Call Me By My Name?

 

My story started nineteen years ago in Kenya. Well, actually my story began outside the hospital with a woman who will, to me, be forever faceless and nameless. That is not to say she is not deserving of a name and does not own her face; this is just to say that somewhere along the road my birth mother decided to go to the hospital to give birth and my life began. I was given the name Lydia Wangare and then sometime in the days after my birth, my mother slipped away under the guise of a fake name and was never found again. I call her my mother because that is all she is: the woman who gave birth to me. My mom is the one who raised me into the woman I am today. At eight months old my dad picked me out of an orphanage and I was adopted into an already made family. I was given the name Karen and Wangare stayed as my middle name. We always joke that Karen is a middle age, white-lady name, and though it may be, it is also my name. I am called, proudly, in the footsteps of Wangari Maathai, Nobel Prize winner. I used to think that being named after a women of major impact in this world would make me great. Maybe it still will, but perhaps it is with whom we surround ourselves and the experiences we have that make our names more becoming of us and take us beyond.

  I like to say that I have spent my life flitting out of planes and doorways and sitting around different tables. Perhaps this is a bit of an exaggeration, but having spent my life between two different countries, that is the closest example I can give of what it feels to come home. After I was adopted, I lived in Kenya until I was four and then my entire family moved to Virginia for seven years. My childhood was relatively normal. Although, in retrospect, I think I lived it with my mother tongue on the tip of my lips, not quite able to come out, but not quite able to be completely swallowed.
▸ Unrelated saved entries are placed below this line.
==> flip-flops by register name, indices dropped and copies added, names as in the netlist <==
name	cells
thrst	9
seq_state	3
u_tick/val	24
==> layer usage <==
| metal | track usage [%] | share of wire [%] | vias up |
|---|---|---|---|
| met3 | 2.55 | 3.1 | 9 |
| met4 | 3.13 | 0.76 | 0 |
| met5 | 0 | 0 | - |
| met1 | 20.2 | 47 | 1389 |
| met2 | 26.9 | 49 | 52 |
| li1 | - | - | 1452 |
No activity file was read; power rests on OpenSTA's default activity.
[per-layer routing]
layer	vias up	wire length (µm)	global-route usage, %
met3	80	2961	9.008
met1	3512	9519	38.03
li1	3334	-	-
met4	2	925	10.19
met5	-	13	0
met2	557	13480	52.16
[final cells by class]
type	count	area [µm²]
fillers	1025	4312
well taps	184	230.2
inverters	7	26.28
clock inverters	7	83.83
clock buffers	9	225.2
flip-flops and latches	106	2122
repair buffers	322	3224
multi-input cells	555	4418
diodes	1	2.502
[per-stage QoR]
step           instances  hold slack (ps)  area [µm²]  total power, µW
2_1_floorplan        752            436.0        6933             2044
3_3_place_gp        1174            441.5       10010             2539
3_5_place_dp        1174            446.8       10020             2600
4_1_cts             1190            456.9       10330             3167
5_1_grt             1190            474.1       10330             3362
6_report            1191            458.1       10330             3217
## src/rtl/communication_arbiter.sv

```systemverilog
// Round-robin link arbiter: grants one channel at a time, enforces a one-cycle
// gap between sessions, and can force-end a session after TIMEOUT active cycles.
module communication_arbiter #(
  parameter int N_CH    = 4,
  parameter int CH_W    = 2,
  parameter int TIMEOUT = 200,
  parameter int TMR_W   = 8
) (
  input  logic              clk,
  input  logic              rst_n,
  input  logic [N_CH-1:0]   comm_initiated,
  input  logic [N_CH-1:0]   comm_ended,
  output logic              is_communicating,
  output logic [N_CH-1:0]   grant,
  output logic [CH_W-1:0]  active_ch,
  output logic [N_CH-1:0]   pending,
  output logic              timeout_pulse,
  output logic [1:0]        o_dbg_state
);

  typedef enum logic [1:0] {
    ST_IDLE    = 2'd0,
    ST_ACTIVE  = 2'd1,
    ST_HOLDOFF = 2'd2
  } state_t;

  localparam logic [TMR_W-1:0] TMO_LAST = (TIMEOUT > 0) ? TMR_W'(TIMEOUT - 1) : '0;

  state_t            r_state;
  logic [N_CH-1:0]   r_grant;
  logic [CH_W-1:0]   r_active_ch;
  logic [N_CH-1:0]   r_pending;
  logic              r_is_comm;
  logic              r_timeout_pulse;
  logic [TMR_W-1:0]  r_timer;
  logic [CH_W-1:0]   r_rr_ptr;

  logic [N_CH-1:0]   w_owner;
  logic [N_CH-1:0]   w_req;
  logic [N_CH-1:0]   w_pend_next;
  logic [2*N_CH-1:0] w_rot;
  logic              w_found;
  int                w_off;
  logic [CH_W-1:0]   w_sel;
  logic [CH_W-1:0]   w_rr_next;
  logic              w_timeout_hit;
  logic              w_owner_end;

  assign w_owner = (r_state == ST_ACTIVE) ? (N_CH'(1) << r_active_ch) : '0;
  assign w_req   = r_pending | (comm_initiated & ~comm_ended);
  // A cancel from a non-owner beats a same-cycle initiate; the owner never queues.
  assign w_pend_next = (r_pending | (comm_initiated & ~w_owner)) & ~(comm_ended & ~w_owner);

  // Rotate the request vector so the search starts at rr_ptr.
  always_comb begin
    w_rot   = {w_req, w_req} >> r_rr_ptr;
    w_found = 1'b0;
    w_off   = 0;
    for (int k = 0; k < N_CH; k++) begin
      if (!w_found && w_rot[k]) begin
        w_found = 1'b1;
        w_off   = k;
      end
    end
  end

  assign w_sel         = CH_W'((int'(r_rr_ptr) + w_off) % N_CH);
  assign w_rr_next     = CH_W'((int'(w_sel) + 1) % N_CH);
  assign w_timeout_hit = (TIMEOUT > 0) && (r_timer == TMO_LAST);
  assign w_owner_end   = comm_ended[r_active_ch];

  always_ff @(posedge clk or negedge rst_n) begin
    if (!rst_n) begin
      r_state         <= ST_IDLE;
      r_grant         <= '0;
      r_active_ch     <= '0;
      r_pending       <= '0;
      r_is_comm       <= 1'b0;
      r_timeout_pulse <= 1'b0;
      r_timer         <= '0;
      r_rr_ptr        <= '0;
    end else begin
      r_timeout_pulse <= 1'b0;
      r_pending       <= w_pend_next;
      case (r_state)
        ST_IDLE, ST_HOLDOFF: begin
          if (w_found) begin
            r_state     <= ST_ACTIVE;
            r_grant     <= N_CH'(1) << w_sel;
            r_active_ch <= w_sel;
            r_is_comm   <= 1'b1;
            r_timer     <= '0;
            r_rr_ptr    <= w_rr_next;
            r_pending   <= w_pend_next & ~(N_CH'(1) << w_sel);
          end else begin
            r_state <= ST_IDLE;
          end
        end
        ST_ACTIVE: begin
          // Owner end takes priority over a coincident timeout.
          if (w_owner_end || w_timeout_hit) begin
            r_state         <= ST_HOLDOFF;
            r_grant         <= '0;
            r_is_comm       <= 1'b0;
            r_timeout_pulse <= !w_owner_end;
          end else if (r_timer != {TMR_W{1'b1}}) begin
            r_timer <= r_timer + 1'b1;
          end
        end
        default: begin
          r_state   <= ST_IDLE;
          r_grant   <= '0;
          r_is_comm <= 1'b0;
        end
      endcase
    end
  end

  assign is_communicating = r_is_comm;
  assign grant            = r_grant;
  assign active_ch        = r_active_ch;
  assign pending          = r_pending;
  assign timeout_pulse    = r_timeout_pulse;
  assign o_dbg_state      = r_state;

endmodule
```
## src/rtl/task_icd_pkg.sv

```systemverilog
// Shared task-interface constants, response codes and the bank command word builder.
// Define BANK_CMD_PARITY_EN to place odd parity in command word bit 27.
package task_icd_pkg;

   localparam int unsigned HEADER_BYTES = 8;

   localparam logic [31:0] TASK_VALID      = 32'h0000_0001;
   localparam logic [31:0] HEADER_INVALID  = 32'h0000_0002;
   localparam logic [31:0] PAYLOAD_INVALID = 32'h0000_0003;
   localparam logic [31:0] EXE_ERROR       = 32'h0000_0004;

   localparam logic [3:0]  BANK_CMD_ID     = 4'b0000;

   function automatic logic [31:0] mk_bank_cmd(input logic [3:0]  id,
                                               input logic [15:0] v,
                                               input logic [7:0]  b);
      logic [31:0] w;
      w = {id, 4'b0000, v, b};
`ifdef BANK_CMD_PARITY_EN
      // bit 27 is still zero here, so ~^w makes the whole word odd
      w[27] = ~^w;
`endif
      return w;
   endfunction

endpackage

```

## src/rtl/bank_cmd_len_decode.sv

```systemverilog
// Combinational task length decoder: len (header included) -> pair count and legality.
module bank_cmd_len_decode #(
   parameter int unsigned NUM_CMDS  = 4,
   parameter int unsigned HDR_BYTES = 8,
   parameter int unsigned NW        = 5
) (
   input  logic [31:0]   i_len,
   output logic          o_ok,
   output logic [NW-1:0] o_n
);

   logic [31:0] w_d;
   logic [31:0] w_n;

   // i_len > HDR_BYTES is checked explicitly so a short len cannot wrap into a legal count
   assign w_d  = i_len - HDR_BYTES;
   assign w_n  = {3'b000, w_d[31:3]};
   assign o_ok = (i_len > HDR_BYTES) && (w_d[2:0] == 3'b000) &&
                 (w_n >= 32'd1) && (w_n <= NUM_CMDS);
   assign o_n  = w_n[NW-1:0];

endmodule

```

## src/rtl/bank_cmd_multi.sv

```systemverilog
// Multi-pair bank command task handler: validates a task, streams one word per pair.
// Define BANK_CMD_PARITY_EN to enable odd parity in word bit 27.
module bank_cmd_multi
   import task_icd_pkg::*;
#(
   parameter int unsigned NUM_CMDS    = 4,
   parameter int unsigned BANK_BITS   = 4,
   parameter int unsigned VAL_BITS    = 8,
   parameter logic [3:0]  CMD_ID      = BANK_CMD_ID,
   parameter int unsigned MAX_TIMEOUT = 1000
) (
   input  logic        clk,
   input  logic        rst_n,
   input  logic        task_valid,
   input  logic [31:0] len_bytes,
   input  logic [31:0] bank [NUM_CMDS],
   input  logic [31:0] val  [NUM_CMDS],
   output logic        busy,
   output logic        resp_valid,
   output logic [31:0] resp,
   output logic [4:0]  cmds_sent,
   input  logic        aso_cmd_ready,
   output logic        aso_cmd_valid,
   output logic [31:0] aso_cmd_data
);

   localparam int IW = $clog2(NUM_CMDS + 1);
   localparam int TW = (MAX_TIMEOUT > 0) ? $clog2(MAX_TIMEOUT + 1) : 1;

   typedef enum logic [1:0] {IDLE, VALIDATE_LEN, VALIDATE_PAYLOAD, SRC} state_t;

   state_t              r_state, w_state_nxt;
   logic [IW-1:0]       r_idx, w_idx_nxt, w_idx_inc;
   logic [IW-1:0]       r_limit, w_limit_nxt;
   logic [TW-1:0]       r_tmo, w_tmo_nxt;
   logic [4:0]          r_cmds, w_cmds_nxt;
   logic                r_valid, w_valid_nxt;
   logic [31:0]         r_data, w_data_nxt;
   logic                r_resp_valid, w_resp_valid_nxt;
   logic [31:0]         r_resp, w_resp_nxt;
   logic                r_busy;
   logic [31:0]         r_len;
   logic [7:0]          r_bank [NUM_CMDS];
   logic [15:0]         r_val  [NUM_CMDS];
   logic [NUM_CMDS-1:0] r_pair_ok;
   logic                w_load, w_hs, w_sel_ok, w_len_ok;
   logic [IW-1:0]       w_len_n;
   logic [7:0]          w_nb;
   logic [15:0]         w_nv;

   bank_cmd_len_decode #(
      .NUM_CMDS  (NUM_CMDS),
      .HDR_BYTES (HEADER_BYTES),
      .NW        (IW)
   ) u_len_dec (
      .i_len (r_len),
      .o_ok  (w_len_ok),
      .o_n   (w_len_n)
   );

   always_comb begin
      w_state_nxt      = r_state;
      w_idx_nxt        = r_idx;
      w_limit_nxt      = r_limit;
      w_tmo_nxt        = r_tmo;
      w_cmds_nxt       = r_cmds;
      w_valid_nxt      = r_valid;
      w_resp_valid_nxt = 1'b0;
      w_resp_nxt       = r_resp;
      w_load           = 1'b0;
      w_hs             = r_valid & aso_cmd_ready;
      w_idx_inc        = r_idx + 1'b1;
      w_sel_ok         = 1'b0;
      for (int i = 0; i < NUM_CMDS; i++)
         if (IW'(i) == r_idx) w_sel_ok = r_pair_ok[i];

      case (r_state)
         IDLE: begin
            if (task_valid) begin
               w_load      = 1'b1;
               w_state_nxt = VALIDATE_LEN;
            end
         end
         VALIDATE_LEN: begin
            if (w_len_ok) begin
               w_limit_nxt = w_len_n;
               w_idx_nxt   = '0;
               w_state_nxt = VALIDATE_PAYLOAD;
            end else begin
               w_resp_valid_nxt = 1'b1;
               w_resp_nxt       = HEADER_INVALID;
               w_state_nxt      = IDLE;
            end
         end
         VALIDATE_PAYLOAD: begin
            if (r_idx == r_limit) begin
               w_idx_nxt   = '0;
               w_tmo_nxt   = '0;
               w_cmds_nxt  = '0;
               w_valid_nxt = 1'b1;
               w_state_nxt = SRC;
            end else if (!w_sel_ok) begin
               w_resp_valid_nxt = 1'b1;
               w_resp_nxt       = PAYLOAD_INVALID;
               w_state_nxt      = IDLE;
            end else begin
               w_idx_nxt = w_idx_inc;
            end
         end
         SRC: begin
            // handshake is tested first so it wins over a coincident timeout
            if (w_hs) begin
               w_idx_nxt  = w_idx_inc;
               w_cmds_nxt = r_cmds + 5'd1;
               w_tmo_nxt  = '0;
               if (w_idx_inc == r_limit) begin
                  w_valid_nxt      = 1'b0;
                  w_resp_valid_nxt = 1'b1;
                  w_resp_nxt       = TASK_VALID;
                  w_state_nxt      = IDLE;
               end
            end else if (MAX_TIMEOUT != 0 && r_tmo == TW'(MAX_TIMEOUT)) begin
               w_valid_nxt      = 1'b0;
               w_resp_valid_nxt = 1'b1;
               w_resp_nxt       = EXE_ERROR;
               w_state_nxt      = IDLE;
            end else begin
               w_tmo_nxt = r_tmo + 1'b1;
            end
         end
         default: w_state_nxt = IDLE;
      endcase

      // word for the pair the stream will present next cycle
      w_nb = 8'h00;
      w_nv = 16'h0000;
      for (int i = 0; i < NUM_CMDS; i++)
         if (IW'(i) == w_idx_nxt) begin
            w_nb = r_bank[i];
            w_nv = r_val[i];
         end
      w_data_nxt = mk_bank_cmd(CMD_ID, w_nv, w_nb);
   end

   always_ff @(posedge clk or negedge rst_n) begin
      if (!rst_n) begin
         r_state      <= IDLE;
         r_idx        <= '0;
         r_limit      <= '0;
         r_tmo        <= '0;
         r_cmds       <= '0;
         r_valid      <= 1'b0;
         r_data       <= '0;
         r_resp_valid <= 1'b0;
         r_resp       <= '0;
         r_busy       <= 1'b0;
      end else begin
         r_state      <= w_state_nxt;
         r_idx        <= w_idx_nxt;
         r_limit      <= w_limit_nxt;
         r_tmo        <= w_tmo_nxt;
         r_cmds       <= w_cmds_nxt;
         r_valid      <= w_valid_nxt;
         r_resp_valid <= w_resp_valid_nxt;
         r_resp       <= w_resp_nxt;
         r_busy       <= (w_state_nxt != IDLE);
         if (w_valid_nxt) r_data <= w_data_nxt;
      end
   end

   // pair legality is folded to one flag at capture so only the used field bits are kept
   always_ff @(posedge clk or negedge rst_n) begin
      if (!rst_n) begin
         r_len     <= '0;
         r_pair_ok <= '0;
         for (int i = 0; i < NUM_CMDS; i++) begin
            r_bank[i] <= '0;
            r_val[i]  <= '0;
         end
      end else if (w_load) begin
         r_len <= len_bytes;
         for (int i = 0; i < NUM_CMDS; i++) begin
            r_pair_ok[i] <= ((bank[i] >> BANK_BITS) == 32'd0) && ((val[i] >> VAL_BITS) == 32'd0);
            r_bank[i]    <= bank[i][7:0];
            r_val[i]     <= val[i][15:0];
         end
      end
   end

   assign busy          = r_busy;
   assign resp_valid    = r_resp_valid;
   assign resp          = r_resp;
   assign cmds_sent     = r_cmds;
   assign aso_cmd_valid = r_valid;
   assign aso_cmd_data  = r_data;

endmodule

```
However, when it came time to move back to Kenya, I decided I wanted nothing to do with the country I was born into and even less to do with my given middle name, Wangare.  


Moving was the catalyst to learning to accept Wangare, without letting go of Karen.
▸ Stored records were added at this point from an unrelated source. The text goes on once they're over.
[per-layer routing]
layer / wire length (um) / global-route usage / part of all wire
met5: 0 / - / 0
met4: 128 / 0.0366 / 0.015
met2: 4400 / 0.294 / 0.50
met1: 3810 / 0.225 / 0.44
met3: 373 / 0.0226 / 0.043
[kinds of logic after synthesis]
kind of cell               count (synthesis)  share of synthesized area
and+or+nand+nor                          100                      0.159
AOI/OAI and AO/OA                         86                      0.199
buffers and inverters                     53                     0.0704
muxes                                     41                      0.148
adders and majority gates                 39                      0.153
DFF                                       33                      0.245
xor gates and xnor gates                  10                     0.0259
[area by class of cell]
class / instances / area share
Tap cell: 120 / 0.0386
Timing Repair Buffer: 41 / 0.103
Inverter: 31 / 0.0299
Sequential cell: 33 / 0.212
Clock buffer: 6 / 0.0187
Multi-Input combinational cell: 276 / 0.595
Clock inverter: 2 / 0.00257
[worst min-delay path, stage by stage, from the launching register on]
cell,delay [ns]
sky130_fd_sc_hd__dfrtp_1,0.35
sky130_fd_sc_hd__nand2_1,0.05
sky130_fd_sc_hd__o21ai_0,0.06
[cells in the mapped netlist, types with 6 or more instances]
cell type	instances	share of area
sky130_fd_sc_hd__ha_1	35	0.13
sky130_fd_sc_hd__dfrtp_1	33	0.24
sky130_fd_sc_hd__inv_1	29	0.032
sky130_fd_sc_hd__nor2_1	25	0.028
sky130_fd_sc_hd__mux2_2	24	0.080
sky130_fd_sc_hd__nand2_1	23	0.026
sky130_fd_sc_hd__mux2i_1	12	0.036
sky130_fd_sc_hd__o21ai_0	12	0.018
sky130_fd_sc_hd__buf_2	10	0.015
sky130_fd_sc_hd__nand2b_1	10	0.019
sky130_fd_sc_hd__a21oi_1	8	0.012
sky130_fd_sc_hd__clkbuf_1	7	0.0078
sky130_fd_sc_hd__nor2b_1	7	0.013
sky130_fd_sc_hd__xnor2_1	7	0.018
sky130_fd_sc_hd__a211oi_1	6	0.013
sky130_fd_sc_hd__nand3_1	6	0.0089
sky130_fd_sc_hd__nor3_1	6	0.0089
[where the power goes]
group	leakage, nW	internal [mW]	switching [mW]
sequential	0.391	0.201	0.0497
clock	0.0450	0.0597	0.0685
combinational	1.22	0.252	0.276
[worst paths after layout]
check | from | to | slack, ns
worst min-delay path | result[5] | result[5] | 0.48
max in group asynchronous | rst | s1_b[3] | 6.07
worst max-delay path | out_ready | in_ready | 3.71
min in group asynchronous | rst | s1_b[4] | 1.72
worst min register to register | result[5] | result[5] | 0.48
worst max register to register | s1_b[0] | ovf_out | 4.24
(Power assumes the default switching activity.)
Moving was the catalyst to learning to accept Wangare, without letting go of Karen. There are many moments within those seven years that are well deserved to be memorialized in writing. I choose to dwell on gratitude because I am profoundly grateful for the experiences I have had living and traveling in and throughout multiple countries. I have been given the ability to interact with and embrace all sorts of people. 
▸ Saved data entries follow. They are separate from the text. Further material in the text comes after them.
[src/rtl/phase_detector_filter.sv]
// ADPLL front end: reference synchroniser, signed ref/fb phase detector and a
// random-walk loop filter that trims the DCO period, plus lock detection.
module phase_detector_filter #(
  parameter int unsigned ERR_W    = 8,
  parameter int unsigned K_TH     = 4,
  parameter int unsigned DEADBAND = 1,
  parameter int unsigned LOCK_CNT = 8
) (
  input  logic           clk,
  input  logic           rst_n,
  input  logic           en,
  input  logic           ref_in,
  input  logic           fb_in,
  output logic           ref_rise,
  output logic           add_pulse,
  output logic           sub_pulse,
  output logic [ERR_W:0] phase_err,
  output logic           locked
);

  localparam int unsigned PW = ERR_W + 1;
  localparam int unsigned KW = 5;
  localparam int unsigned LW = 8;

  localparam logic [ERR_W-1:0]     ERR_MAX   = '1;
  localparam logic signed [PW-1:0] ERR_MAX_S = PW'(ERR_MAX);
  localparam logic signed [PW-1:0] DB_POS    = PW'(DEADBAND);
  localparam logic signed [PW-1:0] DB_NEG    = -DB_POS;
  localparam logic signed [KW-1:0] K_MAX     = KW'(K_TH - 1);
  localparam logic signed [KW-1:0] K_MIN     = -K_MAX;
  localparam logic [LW-1:0]        LOCK_MAX  = LW'(LOCK_CNT);

  localparam logic [1:0] S_IDLE     = 2'd0;
  localparam logic [1:0] S_WAIT_FB  = 2'd1;
  localparam logic [1:0] S_WAIT_REF = 2'd2;

  logic                 s1_q, s2_q, s2d_q, fb_d_q;
  logic                 ref_ev_c, fb_ev_c;
  logic [1:0]           state_q, state_d;
  logic [ERR_W-1:0]     err_cnt_q, err_cnt_d;
  logic signed [PW-1:0] cnt_s_c, err_c;
  logic                 close_c, up_c, dn_c;
  logic signed [KW-1:0] k_cnt_q, k_cnt_d;
  logic [LW-1:0]        lock_cnt_q, lock_cnt_d;
  logic                 locked_q, locked_d;
  logic                 add_q, add_d, sub_q, sub_d;
  logic                 ref_rise_q;
  logic [PW-1:0]        perr_q, perr_d;

  assign ref_ev_c = s2_q & ~s2d_q;
  assign fb_ev_c  = fb_in & ~fb_d_q;
  assign cnt_s_c  = $signed({1'b0, err_cnt_q});
  assign up_c     = close_c && (err_c > DB_POS);
  assign dn_c     = close_c && (err_c < DB_NEG);

  // Edge-ordering FSM: decides when a measurement closes and with what error.
  always_comb begin
    state_d   = state_q;
    err_cnt_d = err_cnt_q;
    close_c   = 1'b0;
    err_c     = '0;
    if (!en) begin
      state_d   = S_IDLE;
      err_cnt_d = '0;
    end else begin
      case (state_q)
        S_IDLE: begin
          if (ref_ev_c && fb_ev_c) begin
            close_c = 1'b1;
          end else if (ref_ev_c) begin
            state_d   = S_WAIT_FB;
            err_cnt_d = ERR_W'(1);
          end else if (fb_ev_c) begin
            state_d   = S_WAIT_REF;
            err_cnt_d = ERR_W'(1);
          end
        end
        S_WAIT_FB: begin
          if (fb_ev_c) begin
            close_c = 1'b1;
            err_c   = cnt_s_c;
            if (ref_ev_c) err_cnt_d = ERR_W'(1);
            else          state_d   = S_IDLE;
          end else if (ref_ev_c) begin
            close_c   = 1'b1;
            err_c     = ERR_MAX_S;
            err_cnt_d = ERR_W'(1);
          end else if (err_cnt_q == ERR_MAX) begin
            close_c = 1'b1;
            err_c   = ERR_MAX_S;
            state_d = S_IDLE;
          end else begin
            err_cnt_d = err_cnt_q + ERR_W'(1);
          end
        end
        S_WAIT_REF: begin
          if (ref_ev_c) begin
            close_c = 1'b1;
            err_c   = -cnt_s_c;
            if (fb_ev_c) err_cnt_d = ERR_W'(1);
            else         state_d   = S_IDLE;
          end else if (fb_ev_c) begin
            close_c   = 1'b1;
            err_c     = -ERR_MAX_S;
            err_cnt_d = ERR_W'(1);
          end else if (err_cnt_q == ERR_MAX) begin
            close_c = 1'b1;
            err_c   = -ERR_MAX_S;
            state_d = S_IDLE;
          end else begin
            err_cnt_d = err_cnt_q + ERR_W'(1);
          end
        end
        default: state_d = S_IDLE;
      endcase
    end
  end

  // Random-walk filter and lock tracking, advanced once per closed measurement.
  always_comb begin
    k_cnt_d    = k_cnt_q;
    lock_cnt_d = lock_cnt_q;
    locked_d   = locked_q;
    add_d      = 1'b0;
    sub_d      = 1'b0;
    perr_d     = perr_q;
    if (!en) begin
      k_cnt_d    = '0;
      lock_cnt_d = '0;
      locked_d   = 1'b0;
    end else if (close_c) begin
      perr_d = err_c;
      if (up_c) begin
        lock_cnt_d = '0;
        locked_d   = 1'b0;
        if (k_cnt_q == K_MAX) begin
          sub_d   = 1'b1;
          k_cnt_d = '0;
        end else begin
          k_cnt_d = k_cnt_q + KW'(1);
        end
      end else if (dn_c) begin
        lock_cnt_d = '0;
        locked_d   = 1'b0;
        if (k_cnt_q == K_MIN) begin
          add_d   = 1'b1;
          k_cnt_d = '0;
        end else begin
          k_cnt_d = k_cnt_q - KW'(1);
        end
      end else begin
        if (lock_cnt_q != LOCK_MAX) lock_cnt_d = lock_cnt_q + LW'(1);
        if (lock_cnt_d == LOCK_MAX) locked_d = 1'b1;
      end
    end
  end

  always_ff @(posedge clk) begin
    if (!rst_n) begin
      s1_q       <= 1'b0;
      s2_q       <= 1'b0;
      s2d_q      <= 1'b0;
      fb_d_q     <= 1'b0;
      ref_rise_q <= 1'b0;
      state_q    <= S_IDLE;
      err_cnt_q  <= '0;
      k_cnt_q    <= '0;
      lock_cnt_q <= '0;
      locked_q   <= 1'b0;
      add_q      <= 1'b0;
      sub_q      <= 1'b0;
      perr_q     <= '0;
    end else begin
      s1_q       <= ref_in;
      s2_q       <= s1_q;
      s2d_q      <= s2_q;
      fb_d_q     <= fb_in;
      ref_rise_q <= ref_ev_c;
      state_q    <= state_d;
      err_cnt_q  <= err_cnt_d;
      k_cnt_q    <= k_cnt_d;
      lock_cnt_q <= lock_cnt_d;
      locked_q   <= locked_d;
      add_q      <= add_d;
      sub_q      <= sub_d;
      perr_q     <= perr_d;
    end
  end

  assign ref_rise  = ref_rise_q;
  assign add_pulse = add_q;
  assign sub_pulse = sub_q;
  assign phase_err = perr_q;
  assign locked    = locked_q;

endmodule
Fast forward a couple years and I was known as Karen and Wangare. I have a group of friends from all over the world who encourage one another to love others like the best version of themselves, even on their worst days. Somehow through a love like that, combined with the exposure to new situations, I end up introducing myself, both names, with pride. I was given a new name at my adoption, and I kept my name from birth. I am all of the jigsaw puzzles, scrapbook pages, and snapshots of everything else in between.